For 9 months now AH and I have been separated and every time he gets mad at me (with increasing frequency) everything bad in his life is my fault. It's like he's got a tape recorder set on a loop replaying the same ole same ole everytime I don't do things the way he thinks I should do them.
Well, a week and a half ago he found a baby crow in the road, still alive and he's been taking care of it - was alive two days ago.
As I said, he gets mad at me almost every week now, and all it takes is a few words out of his mouth or one text and I can tell his words are fueled by beer by their tone and the very predictable rampaging on everything I've done to him to ruin his life (only known him 3.5 years). I'm to blame for everything.
So - today, he sends me a text telling me the crow died - and my first impulse was to text back and ask if he was gonna blame that on me too?
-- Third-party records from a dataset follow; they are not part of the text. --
**src/rtl/mem_arbiter.sv**
```systemverilog
// Shared memory-port arbiter: fetch, data-read and data-write requesters take
// turns on one port, write > read > fetch, with fetch anti-starvation and an access timeout.
module mem_arbiter #(
  parameter int WIDTH        = 32,
  parameter int STARVE_LIMIT = 4,
  parameter int TIMEOUT      = 255
) (
  input  logic             clock,
  input  logic             reset,
  input  logic [WIDTH-1:0] ia,
  input  logic             ia_enable,
  output logic [WIDTH-1:0] iv,
  output logic             iv_valid,
  input  logic [WIDTH-1:0] da_in,
  input  logic             da_in_enable,
  output logic [WIDTH-1:0] dv_in,
  output logic             dv_in_valid,
  input  logic [WIDTH-1:0] da_out,
  input  logic             da_out_enable,
  input  logic [WIDTH-1:0] dv_out,
  output logic             dv_out_valid,
  output logic [WIDTH-1:0] mem_address,
  output logic [WIDTH-1:0] mem_wdata,
  output logic             mem_read,
  output logic             mem_write,
  input  logic [WIDTH-1:0] mem_rdata,
  input  logic             mem_ack,
  output logic [2:0]       grant,
  output logic             bus_error
);

  localparam int SW = (STARVE_LIMIT < 1) ? 1 : $clog2(STARVE_LIMIT + 1);
  // The wait counter only has to reach TIMEOUT-1: the TIMEOUT-th cycle decides.
  localparam int WW = (TIMEOUT < 2) ? 1 : $clog2(TIMEOUT);

  localparam logic [SW-1:0] STARVE_MAX = SW'(STARVE_LIMIT);
  localparam logic [WW-1:0] WAIT_LAST  = WW'(TIMEOUT - 1);

  localparam logic [1:0] ST_IDLE    = 2'd0;
  localparam logic [1:0] ST_ACCESS  = 2'd1;
  localparam logic [1:0] ST_RELEASE = 2'd2;

  localparam logic [2:0] GNT_NONE  = 3'b000;
  localparam logic [2:0] GNT_FETCH = 3'b001;
  localparam logic [2:0] GNT_READ  = 3'b010;
  localparam logic [2:0] GNT_WRITE = 3'b100;

  logic [1:0]       state_r;
  logic [SW-1:0]    starve_r;
  logic [SW-1:0]    starve_nxt_s;
  logic [WW-1:0]    wait_r;
  logic [2:0]       win_s;
  logic [WIDTH-1:0] win_addr_s;
  logic             ack_s;
  logic             expire_s;
  logic             done_s;
  logic [WIDTH-1:0] rdata_s;

  // Arbitration winner among the current enables.
  always_comb begin
    win_s      = GNT_NONE;
    win_addr_s = {WIDTH{1'b0}};
    if (ia_enable && (starve_r == STARVE_MAX)) begin
      win_s      = GNT_FETCH;
      win_addr_s = ia;
    end else if (da_out_enable) begin
      win_s      = GNT_WRITE;
      win_addr_s = da_out;
    end else if (da_in_enable) begin
      win_s      = GNT_READ;
      win_addr_s = da_in;
    end else if (ia_enable) begin
      win_s      = GNT_FETCH;
      win_addr_s = ia;
    end else begin
      win_s      = GNT_NONE;
      win_addr_s = {WIDTH{1'b0}};
    end
  end

  // Fetch starvation count: grows each time fetch waits while another requester wins.
  always_comb begin
    starve_nxt_s = starve_r;
    if (state_r == ST_IDLE) begin
      if (!ia_enable || (win_s == GNT_FETCH)) begin
        starve_nxt_s = {SW{1'b0}};
      end else if (starve_r != STARVE_MAX) begin
        starve_nxt_s = starve_r + SW'(1);
      end else begin
        starve_nxt_s = starve_r;
      end
    end else begin
      starve_nxt_s = starve_r;
    end
  end

  // Completion of the current access: acknowledged or timed out.
  always_comb begin
    ack_s    = 1'b0;
    expire_s = 1'b0;
    if (state_r == ST_ACCESS) begin
      ack_s    = mem_ack;
      expire_s = !mem_ack && (wait_r == WAIT_LAST);
    end else begin
      ack_s    = 1'b0;
      expire_s = 1'b0;
    end
    done_s  = ack_s || expire_s;
    rdata_s = ack_s ? mem_rdata : {WIDTH{1'b0}};
  end

  // Transaction state machine.
  always_ff @(posedge clock) begin
    if (reset) begin
      state_r <= ST_IDLE;
    end else begin
      case (state_r)
        ST_IDLE: begin
          if (win_s != GNT_NONE) begin
            state_r <= ST_ACCESS;
          end
        end
        ST_ACCESS: begin
          if (done_s) begin
            state_r <= ST_RELEASE;
          end
        end
        ST_RELEASE: state_r <= ST_IDLE;
        default:    state_r <= ST_IDLE;
      endcase
    end
  end

  // Starvation counter register.
  always_ff @(posedge clock) begin
    if (reset) begin
      starve_r <= {SW{1'b0}};
    end else begin
      starve_r <= starve_nxt_s;
    end
  end

  // Counts ACCESS cycles spent waiting on mem_ack.
  always_ff @(posedge clock) begin
    if (reset) begin
      wait_r <= {WW{1'b0}};
    end else if ((state_r == ST_ACCESS) && !done_s) begin
      wait_r <= wait_r + WW'(1);
    end else begin
      wait_r <= {WW{1'b0}};
    end
  end

  // Grant, latched address/data and memory strobes for the owning requester.
  always_ff @(posedge clock) begin
    if (reset) begin
      grant       <= GNT_NONE;
      mem_address <= {WIDTH{1'b0}};
      mem_wdata   <= {WIDTH{1'b0}};
      mem_read    <= 1'b0;
      mem_write   <= 1'b0;
    end else begin
      case (state_r)
        ST_IDLE: begin
          if (win_s != GNT_NONE) begin
            grant       <= win_s;
            mem_address <= win_addr_s;
            mem_read    <= (win_s != GNT_WRITE);
            mem_write   <= (win_s == GNT_WRITE);
            if (win_s == GNT_WRITE) begin
              mem_wdata <= dv_out;
            end
          end
        end
        ST_ACCESS: begin
          if (done_s) begin
            grant     <= GNT_NONE;
            mem_read  <= 1'b0;
            mem_write <= 1'b0;
          end
        end
        ST_RELEASE: begin
          grant     <= GNT_NONE;
          mem_read  <= 1'b0;
          mem_write <= 1'b0;
        end
        default: begin
          grant     <= GNT_NONE;
          mem_read  <= 1'b0;
          mem_write <= 1'b0;
        end
      endcase
    end
  end

  // Completion pulses and returned read data; iv/dv_in hold between transactions.
  always_ff @(posedge clock) begin
    if (reset) begin
      iv           <= {WIDTH{1'b0}};
      dv_in        <= {WIDTH{1'b0}};
      iv_valid     <= 1'b0;
      dv_in_valid  <= 1'b0;
      dv_out_valid <= 1'b0;
    end else begin
      iv_valid     <= 1'b0;
      dv_in_valid  <= 1'b0;
      dv_out_valid <= 1'b0;
      if (done_s) begin
        case (grant)
          GNT_FETCH: begin
            iv       <= rdata_s;
            iv_valid <= 1'b1;
          end
          GNT_READ: begin
            dv_in       <= rdata_s;
            dv_in_valid <= 1'b1;
          end
          GNT_WRITE: dv_out_valid <= 1'b1;
          default: begin
          end
        endcase
      end
    end
  end

  // Sticky timeout flag, cleared only by reset.
  always_ff @(posedge clock) begin
    if (reset) begin
      bus_error <= 1'b0;
    end else if (expire_s) begin
      bus_error <= 1'b1;
    end
  end

endmodule

```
I didn't do it. It would be mean because I KNOW he is probably sad, he cares so much for critters - like a little boy bringing them home to mommy - he rescues a lot of them (i end up having to clean up after them), and I know he kinda thought it would be cool to have a pet crow.
But I thought about it - sometimes I wish I could be the hurtful cruel person he tells me I am (and tells others I am); I could pay him back for all the mean things he says to me. And, he'd say something like that to me, no doubt about that - but I try really hard in my life not to be mean - I had enough mean treatment as a kid so I strive not to go there.
Like I said though - I thought about it!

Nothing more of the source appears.